Чем дальше, тем больше эта коллизия выливается в драму знания и выражения. Его влечет к священному безмолвию. Не хватает человеческих слов и средств, и знание должно выражаться уже не словами, а жизнью, такими формами и жанрами, которых в литературе нет. В этом смысле не оцененное еще значение имеет переложение великопостной молитвы святого Ефрема Сирина («Отцы пустынники и жены непорочны») — может быть, именно потому, что оно вовсе не из самых «совершенных» пушкинских стихотворений и — уступает оригиналу. Он в первый раз в жизни попытался переложить в свои несравненные стихи текст, рожденный совсем другим — не художническим — жизненным опытом,— и он сделал это; но, обладая абсолютным слухом, он не мог не чувствовать, что до уровня оригинала дотянуться художнику нельзя — даже ему: для этого надо прожить совсем другую жизнь, ибо молитва — не искусство. Он переложил ее хорошо, и ему это было необходимо,— но он увидел, прямо по пословице, где бог и где порог. Перешагнуть порог ему было не дано — его дар был дар пророка-художника, со всеми вытекающими отсюда драмами и ограничениями.

Из общего «евангельского» духа последнего цикла резко выпадает «Из Пиндемонти» («Недорого ценю я громкие права») — выпадает по своему чисто «мирскому» характеру. Это не просто противоречие; это свидетельство того, что путь его был не предуказан, навязан, определен головными .убеждениями,— это был путь свободный и органичный, потому и изобилующий противоречиями, отклонениями, падениями и подъемами.

 В «Памятнике» он спокоен и внушает Музе равнодушие. В «Напрасно я бегу...» и в «Отцы пустынники...» — и плач, и мольба.

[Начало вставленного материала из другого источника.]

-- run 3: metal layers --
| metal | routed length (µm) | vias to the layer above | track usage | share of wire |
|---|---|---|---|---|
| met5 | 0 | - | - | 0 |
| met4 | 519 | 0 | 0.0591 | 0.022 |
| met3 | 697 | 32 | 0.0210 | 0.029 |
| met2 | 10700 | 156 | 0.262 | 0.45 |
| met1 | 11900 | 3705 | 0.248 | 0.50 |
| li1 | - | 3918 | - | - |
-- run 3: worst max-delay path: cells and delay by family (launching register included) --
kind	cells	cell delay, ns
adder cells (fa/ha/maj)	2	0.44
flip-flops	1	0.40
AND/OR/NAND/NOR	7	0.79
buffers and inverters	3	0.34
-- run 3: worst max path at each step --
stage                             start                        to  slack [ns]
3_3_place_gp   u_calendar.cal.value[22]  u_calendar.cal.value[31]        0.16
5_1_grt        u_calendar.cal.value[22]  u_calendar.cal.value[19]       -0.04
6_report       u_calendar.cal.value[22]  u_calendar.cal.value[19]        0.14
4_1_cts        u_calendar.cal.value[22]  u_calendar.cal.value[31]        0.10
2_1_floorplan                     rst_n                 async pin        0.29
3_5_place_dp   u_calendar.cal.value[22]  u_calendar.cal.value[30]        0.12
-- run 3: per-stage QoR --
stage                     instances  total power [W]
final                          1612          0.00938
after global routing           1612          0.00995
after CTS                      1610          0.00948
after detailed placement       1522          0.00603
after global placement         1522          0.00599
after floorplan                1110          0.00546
==> config.mk <==
export PLATFORM = sky130hd
export DESIGN_NAME = dsp_serial_port
export DESIGN_NICKNAME = d
export VERILOG_FILES = /design/src/rtl/dsp_pkg.sv /design/src/rtl/dsp_serial_port.sv
export SDC_FILE = /design/constraint.sdc
export NUM_CORES = 1
export LEC_CHECK = 0
export BUFFER_PORTS_ARGS = -buffer_cell sky130_fd_sc_hd__buf_2
export CAP_MARGIN = 25
export CORE_MARGIN = 10
export CORE_UTILIZATION = 55
export DETAILED_ROUTE_END_ITERATION = 6
export HOLD_SLACK_MARGIN = 0.08
export PLACE_DENSITY = 0.73
export SLEW_MARGIN = 20
export SYNTH_ARGS = -nofsm -noshare
export SYNTH_HDL_FRONTEND = slang
export SYNTH_SLANG_ARGS = --single-unit
==> constraint.sdc <==
create_clock -name ref_clk -period 6.5 [get_ports ref_clk]
set_clock_uncertainty 0.05 [all_clocks]
set_input_delay 1.3 -clock ref_clk [delete_from_list [all_inputs] [get_ports ref_clk]]
set_output_delay 1.3 -clock ref_clk [all_outputs]
set_load 0.02 [all_outputs]
==> src/rtl/dsp_pkg.sv <==
// Package: constants, register map and carrier types for the serial port
package dsp_pkg;
  localparam int CLK_HZ = 200000000;
  localparam logic [7:0] FIFO_DEPTH = 8'h08;
  localparam logic [7:0] RTS_ROOM = 8'h04;
  localparam logic [3:0] RTS_GRACE = 4'h4;
  localparam logic [11:0] ADDR_TASKS = 12'h000;
  localparam logic [11:0] ADDR_EVENTS = 12'h004;
  localparam logic [11:0] ADDR_CONFIG = 12'h008;
  localparam logic [11:0] ADDR_BAUD = 12'h00C;
  localparam logic [11:0] ADDR_RXPTR = 12'h010;
  localparam logic [11:0] ADDR_RXLIM = 12'h014;
  localparam logic [11:0] ADDR_RXAMT = 12'h018;
  localparam logic [11:0] ADDR_TXPTR = 12'h01C;
  localparam logic [11:0] ADDR_TXLIM = 12'h020;
  localparam logic [11:0] ADDR_TXAMT = 12'h024;
  localparam logic [11:0] ADDR_STATUS = 12'h028;
  localparam int T_BEGIN_RX = 0;
  localparam int T_HALT_RX = 1;
  localparam int T_BEGIN_TX = 2;
  localparam int T_HALT_TX = 3;
  localparam int T_DRAIN = 4;
  localparam int E_BYTE_RX = 0;
  localparam int E_RX_DONE = 1;
  localparam int E_BYTE_TX = 2;
  localparam int E_TX_DONE = 3;
  localparam int E_ERROR = 4;
  localparam int E_RX_TO = 5;
  localparam int E_RX_BEGUN = 6;
  localparam int E_TX_BEGUN = 7;
  localparam int E_TX_HALTED = 8;
  localparam int NEV = 9;
  localparam int C_FLOW = 0;
  localparam int C_PARITY = 1;
  localparam int C_STOP2 = 2;
  localparam logic [15:0] BAUD_RESET = 16'h00C8;
  localparam logic [15:0] BAUD_MIN = 16'h00C8;
  localparam logic [12:0] LIM_RESET = 13'h0000;
  localparam logic [1:0] RESP_OKAY = 2'h0;
  localparam logic [1:0] RESP_SLVERR = 2'h2;
  typedef enum {TX_IDLE, TX_FETCH, TX_WAIT, TX_SHIFT, TX_END} dsp_txst_t;
  typedef enum {RX_OFF, RX_ON, RX_STOPPING, RX_DRAINING} dsp_rxst_t;
  typedef struct packed {
    logic [31:0] ptr;
    logic [12:0] lim;
  } dsp_buf_t;
  typedef struct packed {
    logic req;
    logic wr;
    logic [31:0] addr;
    logic [7:0] wdata;
  } dsp_mem_t;
endpackage : dsp_pkg

==> src/rtl/dsp_serial_port.sv <==
// Module: serial port with byte DMA and AXI4-Lite register slave
// Function
// - Characters go out and come in least significant bit first.
// - One or two stop bits, optional even parity generated and checked.
// - Full duplex, baud divisor allows rates up to one megabit.
// - Pointer and limit are copied at start; new writes affect next.
// - Buffer done events follow the last completed memory access.
// - Begin transmit fetches bytes from pointer up to limit.
// - Byte sent event after each character fully shifted out.
// - Transmit ends itself after limit bytes, raising buffer done.
// - Halt transmit stops transmitter, then raises halted event.
// - Early halt still raises transmit buffer done.
// - Flow control: finish character, pause while clear-to-send inactive.
// - Begin receive stores bytes from pointer, done at limit.
// - Byte received event per character, possibly before memory write.
// - Readable count of bytes written since the last begin receive or drain.
// - Halt receive raises timeout after stop, pending done first.
// - Outstanding receive done raised before timeout even if not full.
// - Four more characters accepted after request-to-send drops.
// - Drain, from receiver off only, moves FIFO to memory up to limit, then always raises receive done.
// - Flow control drops request-to-send on halt or four slots left.
// - No flow control: request-to-send unused, overflow characters lost.
// - Bad stop bit raises error, byte dropped, reception continues.
// - Parity error raises error, byte still stored.
// - Flow control off acts as clear-to-send always asserted.
//
// The address map and the AXI4-Lite interface to the registers were decided locally.
`timescale 1ns/1ps
`default_nettype none
module dsp_serial_port
  import dsp_pkg::*;
(
  input wire logic ref_clk,
  input wire logic nrst,
  input wire logic [11:0] awaddr,
  input wire logic awvalid,
  output logic awready,
  input wire logic [31:0] wdata,
  input wire logic [3:0] wstrb,
  input wire logic wvalid,
  output logic wready,
  output logic [1:0] bresp,
  output logic bvalid,
  input wire logic bready,
  input wire logic [11:0] araddr,
  input wire logic arvalid,
  output logic arready,
  output logic [31:0] rdata,
  output logic [1:0] rresp,
  output logic rvalid,
  input wire logic rready,
  output dsp_mem_t mem,
  input wire logic memAck,
  input wire logic [7:0] memRdata,
  input wire logic rxLine,
  output logic txLine,
  input wire logic ctsN,
  output logic rtsN
);
  typedef struct packed {
    logic awHave, wHave, arDone;
    logic [11:0] awAddr;
    logic [31:0] wData;
    logic [3:0] wStrb;
    logic bValid, rValid;
    logic [1:0] bResp, rResp;
    logic [31:0] rData;
    logic [NEV-1:0] ev;
    logic [2:0] cfg;
    logic [15:0] baud;
    dsp_buf_t rxSet, txSet, rxCur, txCur;
    logic [12:0] rxAmt, txAmt;
    dsp_mem_t mem;
    logic memIsTx;
    dsp_txst_t txSt;
    logic txHalt;
    logic [7:0] txByte;
    logic [3:0] txBit;
    logic [15:0] txCnt;
    logic [10:0] txSr;
    logic txLine;
    logic cts1, cts2;
    dsp_rxst_t rxSt;
    logic rxDonePend;
    logic rx1, rx2;
    logic rxBusy;
    logic rxArmed;
    logic [15:0] rxCnt;
    logic [3:0] rxBit;
    logic [9:0] rxSr;
    logic [7:0][7:0] fifo;
    logic [2:0] wp, rp;
    logic [3:0] cnt;
    logic [3:0] grace;
    logic [18:0] graceCnt;
    logic rtsN;
  } st_t;
  st_t r, n;
  logic [4:0] task_s;
  logic wrFire, rdFire, parErr, stopOk, pushOk, charEnd;
  logic [3:0] nbits;
  logic [31:0] rv;
  always_comb begin
    n = r;
    task_s = '0;
    rv = 32'h00000000;
    // Bus slave: address and data accepted in either order
    if (awvalid && !r.awHave) begin
      n.awHave = 1'b1;
      n.awAddr = awaddr;
    end
    if (wvalid && !r.wHave) begin
      n.wHave = 1'b1;
      n.wData = wdata;
      n.wStrb = wstrb;
    end
    wrFire = r.awHave && r.wHave && !r.bValid;
    if (r.bValid && bready) begin
      n.bValid = 1'b0;
    end
    if (wrFire) begin
      n.awHave = 1'b0;
      n.wHave = 1'b0;
      n.bValid = 1'b1;
      n.bResp = RESP_OKAY;
      unique case (r.awAddr)
        ADDR_TASKS: begin
          if (r.wStrb[0]) begin
            task_s = r.wData[4:0];
          end
        end
        ADDR_EVENTS: begin
          if (r.wStrb[1:0] != 2'h0) begin
            n.ev = r.ev & ~r.wData[NEV-1:0];
          end
        end
        ADDR_CONFIG: begin
          if (r.wStrb[0]) begin
            n.cfg = r.wData[2:0];
          end
        end
        ADDR_BAUD: begin
          n.baud = (r.wData[15:0] < BAUD_MIN) ? BAUD_MIN : r.wData[15:0];
        end
        ADDR_RXPTR: n.rxSet.ptr = r.wData;
        ADDR_RXLIM: n.rxSet.lim = r.wData[12:0];
        ADDR_TXPTR: n.txSet.ptr = r.wData;
        ADDR_TXLIM: n.txSet.lim = r.wData[12:0];
        ADDR_RXAMT, ADDR_TXAMT, ADDR_STATUS: ;
        default: n.bResp = RESP_SLVERR;
      endcase
    end
    // Address taken only while arready stands high
    rdFire = arvalid && r.arDone;
    n.arDone = arvalid && !r.arDone && !r.rValid;
    if (r.rValid && rready) begin
      n.rValid = 1'b0;
    end
    if (rdFire) begin
      n.rValid = 1'b1;
      n.rResp = RESP_OKAY;
      unique case (araddr)
        ADDR_EVENTS: rv = {23'h0, r.ev};
        ADDR_CONFIG: rv = {29'h0, r.cfg};
        ADDR_BAUD: rv = {16'h0, r.baud};
        ADDR_RXPTR: rv = r.rxSet.ptr;
        ADDR_RXLIM: rv = {19'h0, r.rxSet.lim};
        ADDR_RXAMT: rv = {19'h0, r.rxAmt};
        ADDR_TXPTR: rv = r.txSet.ptr;
        ADDR_TXLIM: rv = {19'h0, r.txSet.lim};
        ADDR_TXAMT: rv = {19'h0, r.txAmt};
        ADDR_STATUS: rv = {24'h0, r.rtsN, r.cts2, r.cnt, r.rxSt != RX_OFF,
          r.txSt != TX_IDLE};
        ADDR_TASKS: rv = 32'h00000000;
        default: n.rResp = RESP_SLVERR;
      endcase
      n.rData = rv;
    end
    nbits = r.cfg[C_PARITY] ? 4'hA : 4'h9;
    if (r.cfg[C_STOP2]) begin
      nbits = nbits + 4'h1;
    end
    n.cts2 = r.cts1;
    n.cts1 = ctsN;
    n.rx2 = r.rx1;
    n.rx1 = rxLine;
    // Memory port, one access at a time
    if (r.mem.req && memAck) begin
      n.mem.req = 1'b0;
    end
    // Transmitter
    if (task_s[T_HALT_TX] && r.txSt != TX_IDLE) begin
      n.txHalt = 1'b1;
    end
    unique case (r.txSt)
      TX_IDLE: begin
        if (task_s[T_BEGIN_TX]) begin
          n.txCur = r.txSet;
          n.txAmt = 13'h0000;
          n.txHalt = 1'b0;
          n.ev[E_TX_BEGUN] = 1'b1;
          n.txSt = TX_FETCH;
        end
      end
      TX_FETCH: begin
        if (r.txHalt || r.txAmt == r.txCur.lim) begin
          n.txSt = TX_END;
        end else if (!r.mem.req && !r.memIsTx) begin
          n.mem = '{1'b1, 1'b0, r.txCur.ptr + {19'h0, r.txAmt}, 8'h00};
          n.memIsTx = 1'b1;
        end else if (r.memIsTx && r.mem.req && memAck) begin
          n.txByte = memRdata;
          n.memIsTx = 1'b0;
          n.txSt = TX_WAIT;
        end
      end
      TX_WAIT: begin
        if (r.txHalt) begin
          n.txSt = TX_END;
        end else if (!r.cfg[C_FLOW] || !r.cts2) begin
          n.txSr = {1'b1, ^r.txByte & r.cfg[C_PARITY], r.txByte, 1'b0};
          if (!r.cfg[C_PARITY]) begin
            n.txSr = {2'b11, r.txByte, 1'b0};
          end
          n.txBit = 4'h0;
          n.txCnt = 16'h0000;
          n.txSt = TX_SHIFT;
        end
      end
      TX_SHIFT: begin
        n.txLine = r.txSr[0];
        n.txCnt = r.txCnt + 16'h0001;
        if (r.txCnt == r.baud - 16'h0001) begin
          n.txCnt = 16'h0000;
          n.txSr = {1'b1, r.txSr[10:1]};
          n.txBit = r.txBit + 4'h1;
          if (r.txBit == nbits) begin
            n.txLine = 1'b1;
            n.ev[E_BYTE_TX] = 1'b1;
            n.txAmt = r.txAmt + 13'h0001;
            n.txSt = TX_FETCH;
          end
        end
      end
      TX_END: begin
        // Halt during a fetch: let the read finish first
        if (r.memIsTx && r.mem.req && memAck) begin
          n.memIsTx = 1'b0;
        end
        if (!r.memIsTx) begin
          n.ev[E_TX_DONE] = 1'b1;
          if (r.txHalt) begin
            n.ev[E_TX_HALTED] = 1'b1;
          end
          n.txSt = TX_IDLE;
        end
      end
    endcase
    if (r.txSt == TX_WAIT || r.txSt == TX_FETCH) begin
      n.txLine = 1'b1;
    end
    // Receiver framing, sampling at mid bit
    charEnd = 1'b0;
    parErr = 1'b0;
    stopOk = 1'b0;
    if (!r.rxBusy) begin
      // Line must idle high first, so a low stop bit is no new start
      if (r.rx2) begin
        n.rxArmed = 1'b1;
      end else if (r.rxArmed) begin
        n.rxArmed = 1'b0;
        n.rxBusy = 1'b1;
        n.rxCnt = {1'b0, r.baud[15:1]};
        n.rxBit = 4'h0;
      end
    end else if (r.rxCnt == 16'h0000) begin
      n.rxCnt = r.baud - 16'h0001;
      n.rxBit = r.rxBit + 4'h1;
      n.rxSr = {r.rx2, r.rxSr[9:1]};
      if (r.rxBit == 4'h0 && r.rx2) begin
        n.rxBusy = 1'b0;
      end
      if (r.rxBit == (r.cfg[C_PARITY] ? 4'hA : 4'h9)) begin
        n.rxBusy = 1'b0;
        charEnd = 1'b1;
        stopOk = r.rx2;
      end
    end else begin
      n.rxCnt = r.rxCnt - 16'h0001;
    end
    if (charEnd) begin
      if (r.cfg[C_PARITY]) begin
        n.rxSr = {r.rxSr[9:1], 1'b0};
        parErr = ^r.rxSr[9:1];
      end else begin
        n.rxSr = {r.rxSr[9:2], 2'b00};
      end
    end
    if (r.grace != 4'h0) begin
      n.graceCnt = r.graceCnt + 19'h00001;
      if (r.graceCnt == {r.baud, 3'h0} + {3'h0, r.baud} + {2'h0, r.baud,
          1'b0} - 19'h1) begin
        n.graceCnt = 19'h0;
        n.grace = r.grace - 4'h1;
      end
    end
    pushOk = (r.rxSt == RX_ON) || (r.grace != 4'h0);
    if (charEnd) begin
      n.ev[E_BYTE_RX] = 1'b1;
      if (!stopOk || parErr) begin
        n.ev[E_ERROR] = 1'b1;
      end
    end
    if (charEnd && stopOk && pushOk && r.cnt != FIFO_DEPTH[3:0]) begin
      n.fifo[r.wp] = r.cfg[C_PARITY] ? r.rxSr[8:1] : r.rxSr[9:2];
      n.wp = r.wp + 3'h1;
      n.cnt = r.cnt + 4'h1;
    end
    if (r.rxSt != RX_OFF && r.cnt != 4'h0 && r.rxAmt != r.rxCur.lim
        && !r.mem.req && !r.memIsTx && r.txSt != TX_FETCH) begin
      n.mem = '{1'b1, 1'b1, r.rxCur.ptr + {19'h0, r.rxAmt}, r.fifo[r.rp]};
    end
    if (r.mem.req && r.mem.wr && memAck) begin
      n.rp = r.rp + 3'h1;
      n.cnt = n.cnt - 4'h1;
      n.rxAmt = r.rxAmt + 13'h0001;
    end
    unique case (r.rxSt)
      RX_OFF: begin
        if (task_s[T_BEGIN_RX] || task_s[T_DRAIN]) begin
          n.rxCur = r.rxSet;
          n.rxAmt = 13'h0000;
          n.rxDonePend = 1'b0;
          if (task_s[T_BEGIN_RX]) begin
            n.ev[E_RX_BEGUN] = 1'b1;
          end
          n.rxSt = task_s[T_BEGIN_RX] ? RX_ON : RX_DRAINING;
        end
      end
      RX_ON: begin
        // Count stays readable after done until the next begin
        if (r.rxAmt == r.rxCur.lim && !r.mem.req && !r.rxDonePend) begin
          n.ev[E_RX_DONE] = 1'b1;
          n.rxDonePend = 1'b1;
        end
        if (task_s[T_BEGIN_RX]) begin
          n.rxCur = r.rxSet;
          n.rxAmt = 13'h0000;
          n.rxDonePend = 1'b0;
          n.ev[E_RX_BEGUN] = 1'b1;
        end
        if (task_s[T_HALT_RX]) begin
          n.grace = RTS_GRACE;
          n.graceCnt = 19'h0;
          n.rxSt = RX_STOPPING;
        end
      end
      RX_STOPPING: begin
        if (r.grace == 4'h0 && !r.rxBusy && !(r.mem.req && r.mem.wr)) begin
          if (!r.rxDonePend) begin
            n.ev[E_RX_DONE] = 1'b1;
            n.rxDonePend = 1'b1;
          end else begin
            n.ev[E_RX_TO] = 1'b1;
            n.rxDonePend = 1'b0;
            n.rxSt = RX_OFF;
          end
        end
      end
      RX_DRAINING: begin
        if ((r.cnt == 4'h0 || r.rxAmt == r.rxCur.lim) && !r.mem.req) begin
          n.ev[E_RX_DONE] = 1'b1;
          n.rxSt = RX_OFF;
        end
      end
    endcase
    n.rtsN = 1'b0;
    if (r.cfg[C_FLOW] && (r.rxSt != RX_ON || r.cnt >= FIFO_DEPTH[3:0]
        - RTS_ROOM[3:0])) begin
      n.rtsN = 1'b1;
    end
    if (!nrst) begin
      n = '0;
      n.baud = BAUD_RESET;
      n.rxSet.lim = LIM_RESET;
      n.txLine = 1'b1;
      n.rtsN = 1'b1;
      n.cts1 = 1'b1;
      n.cts2 = 1'b1;
      n.rx1 = 1'b1;
      n.rx2 = 1'b1;
    end
  end
  always_ff @(posedge ref_clk) begin
    r <= n;
  end
  assign awready = !r.awHave;
  assign wready = !r.wHave;
  assign bvalid = r.bValid;
  assign bresp = r.bResp;
  assign arready = r.arDone;
  assign rvalid = r.rValid;
  assign rdata = r.rData;
  assign rresp = r.rResp;
  assign mem = r.mem;
  assign txLine = r.txLine;
  assign rtsN = r.rtsN;
endmodule : dsp_serial_port
`default_nettype wire
# Word-level counts from Yosys, hierarchy flattened
# Cells that the tools add are included.
# totals
reg_bits	603
output_inout_bits	85
# classes
magnitude_cmp	5
add_sub_neg	19
reduce_logical	109
bitwise	7
muxes	130
eq_ne	63
# ops
operator	count
$mux 32	13
$pmux 32 s10	1
$eq 32x2->1 const B	6
$pmux 32 s5	1
$mux 33	4
$pmux 32 s4	1
$mux 42	3
$mux 118	1
$mux 13	8
$eq 12x5->1 const B	8
$mux 23	4
$mux 45	2
$pmux 45 s2	1
$eq 12x6->1 const B	6
$add 32x13->32	2
$bwmux 64	1
$eq 32x1->1 const B	2
$eq 32x3->1 const B	2
$logic_not 32->1	2
$ne 32x2->1 const B	2
$reduce_bool 32->1	2
$mux 31	2
$pmux 31 s2	1
$pmux 13 s2	2
64 further kinds	256

# Longest topological paths before layout
# Gate-level depths: netlist (run 1).
# logic_depth
ltp_word	11
ltp_mapped	18
depth_no_buf	15

# Worst setup path before layout (run 1)
# Ideal clock, no wire load.
# synth_timing
kind	register -> register
from	register r[489] in the netlist's numbering
to	register r[22] in the netlist's numbering
arrival_time_ns	4.436
setup_slack_ns	1.940
setup_ns	0.074
n_path_buf	1
path_stages_with_launch	16
t_required_ns	6.376
cell_sequence	dfxtp_1 clkbuf_1 inv_1 ha_1 inv_1 fa_1 fa_1 a21o_1 a221oi_1 o211ai_1 xnor2_1 a2111oi_0 nand4_1 or4_1 or4b_1 a31oi_1
# synth_via
elab_chain_cells	8
# synth_lines
element	line	source
from (decl)	dsp_serial_port.sv:98	st_t r, n;
from (signal assigned)	dsp_serial_port.sv:395	r <= n;
$add 19x16->19	dsp_serial_port.sv:301	if (r.graceCnt == {r.baud, 3'h0} + {3'h0, r.baud} + {2'h0, r.baud,
$add 19x17->19 (*)	dsp_serial_port.sv:301	
$sub 19x1->19 (*)	dsp_serial_port.sv:302	1'b0} - 19'h1) begin
$eq 19x19->1 (*)	dsp_serial_port.sv:301	
$mux 23 (*)	dsp_serial_port.sv:301	
$mux 23 (*)	dsp_serial_port.sv:299	if (r.grace != 4'h0) begin
$mux 23	dsp_serial_port.sv:352	if (task_s[T_HALT_RX]) begin
$mux 23 (*)	dsp_serial_port.sv:328	unique case (r.rxSt)
# Every way passes the cells marked *; elsewhere a longest branch is shown, timed or not.
# A chain may end at the register's enable or synchronous reset.

# Final worst setup path (run 1)
# layout_timing
from	register r[492] in the netlist's numbering
to	register r[22] in the netlist's numbering
# The elaborated chain is that of the path after synthesis.

==> results of run 1 <==
## worst max-delay path, cell delays in order, from the launching register on
cell       delay, ns
dfxtp_1         0.79
inv_1           0.20
ha_1            0.34
inv_1           0.05
fa_1            0.46
ha_1            0.41
a21o_1          0.23
a221oi_1        0.55
o211ai_1        0.23
xnor2_1         0.19
a2111oi_0       0.44
nand4_1         0.14
or4_1           0.52
or4b_1          0.54
a31oi_1         0.17
## routing by layer
layer	routed length [um]	track usage, %	vias to the layer above	share of wire, %
met3	8650	5.01	208	9.6
met4	3130	10.6	4	3.5
met2	39200	43.0	1257	44
li1	-	-	12000	-
met5	23	0	-	0.026
met1	38700	39.6	12400	43
## synthesized netlist by cell type, drive strengths merged (12+ instances only)
cell type    n  area (um2)
clkbuf     191         717
nand4       41         257
a31oi       31         194
nor4        27         190
mux4        16         360
nand2b      20         125
fa          16         320
a221oi      17         149
dfxtp      542       10900
a222oi      19         190
a21oi      359        1800
a211oi      79         593
o21ai       74         374
nor2b       17         106
nand3       72         360
a22oi       52         390
a21o        16         120
and2        12        75.1
xnor2      112         981
buf        106         739
mux2i       62         621
o21a        15         113
o211ai      15         113
inv        101         379
and3        28         175
ha          83        1040
nor2       401        1520
a22o        15         131
nand2      599        2250
xor2        91         797
or3         20         125
nor3        62         327
## kinds of logic (layout without fill, tap and decap cells)
logic type / Yosys count / after routing / share of synthesized area [%]
xor+xnor: 206 / 206 / 6.59
compound gates: 792 / 792 / 17.9
flops: 542 / 542 / 38.8
fa+ha+maj: 99 / 99 / 4.86
buf+inv: 398 / 400 / 6.56
mux: 80 / 80 / 3.59
other cells: 1 / 2 / 0.0134
simple gates: 1364 / 1364 / 21.7
## layout by cell type, fill, tap and decap left out, drive strengths merged, types with 16 or more instances in the layout
master / n
inv: 104
xnor2: 112
nor4: 27
o21ai: 74
nand2: 599
nand4: 41
a31oi: 31
ha: 83
dfxtp: 542
mux4: 16
a22oi: 52
fa: 16
nand2b: 20
a222oi: 19
nor2: 401
nand3: 72
a221oi: 17
nor2b: 17
or3: 20
buf: 205
and3: 28
a21o: 16
mux2i: 62
xor2: 91
a211oi: 79
a21oi: 359
clkbuf: 81
nor3: 62
## through the flow
step,cells,hold WS [ns],power (mW),instance area (um2)
3_3_place_gp,4053,0.346,3.76,28600
4_1_cts,4150,0.368,6.88,30400
6_report,4157,0.366,6.86,30500
2_1_floorplan,3483,0.336,3.65,28000
3_5_place_dp,4056,0.355,3.77,28600
5_1_grt,4157,0.390,7.04,30500
## cell type report
class                   count  area share, %
multi-input cells        2543           50.6
flip-flops and latches    542           35.5
clock buffers              81           5.29
repair buffers            205           4.01
well taps                 672           2.75
inverters                 101           1.27
clock inverters            13          0.500
## power groups by stage
stage | sequential [mW] | clock, mW | combinational, mW
detailed placement | 3.48 | 0 | 0.291
global route | 3.41 | 3.31 | 0.325
finish | 3.41 | 3.16 | 0.298
global placement | 3.47 | 0 | 0.283
CTS | 3.40 | 3.18 | 0.292
floorplan | 3.45 | 0 | 0.207
## how the worst min path moves through the flow
stage | start | end | depth (start not counted)
global placement | r[131] | r[130] | 1
finish | r[131] | r[130] | 1
detailed placement | r[131] | r[130] | 1
global route | r[131] | r[130] | 1
floorplan | r[131] | r[130] | 1
CTS | r[131] | r[130] | 1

Особенно в «Напрасно я бегу...». Вопль ужаса, закованный в какую-то чуть ли не изуверски лаконичную и совершенную форму, всего в четыре строки,— и оттого еще более мучительный. Ему хочется закричать благим матом, завыть, а получается фантастического совершенства фреска, в которой его личная мука сублимируется в грандиозный общечеловеческий план и — от него словно бы отчуждается, так что и не видно уже, как трудно ему самому. Не мочь выразить себя кроме как через гармоническую форму — да это вроде проклятия царя Мидаса, умиравшего от голода, потому что все под его руками обращалось в золото.

 

«Не я ль язык твой одарил Могучей властью над умами?» — говорит аллах в «Подражаниях Корану». Сознание своей могучей власти над умами не прошло для автора «Подражаний Корану» бесследно и безболезненно, соблазн преодолеть не удалось. Со временем это, видимо, становилось все яснее для поэта. И в одном из последних в своей жизни стихотворений он вводит в переложение молитвы, которая «Всех чаще... приходит на уста», усиление в том месте, где именуется грех, всего более страшащий его: «Лю-боначалия, змеи сокрытой сей»...

Не здесь ли, в этой высокой и смиренной молитве, стоящей почти рядом с «Памятником», с его «милостью к падшим», подводится духовный итог многолетнего — на всю жизнь — внутреннего диалога, сложных и столь часто мучительных отношений смертного человека со своим бессмертным даром?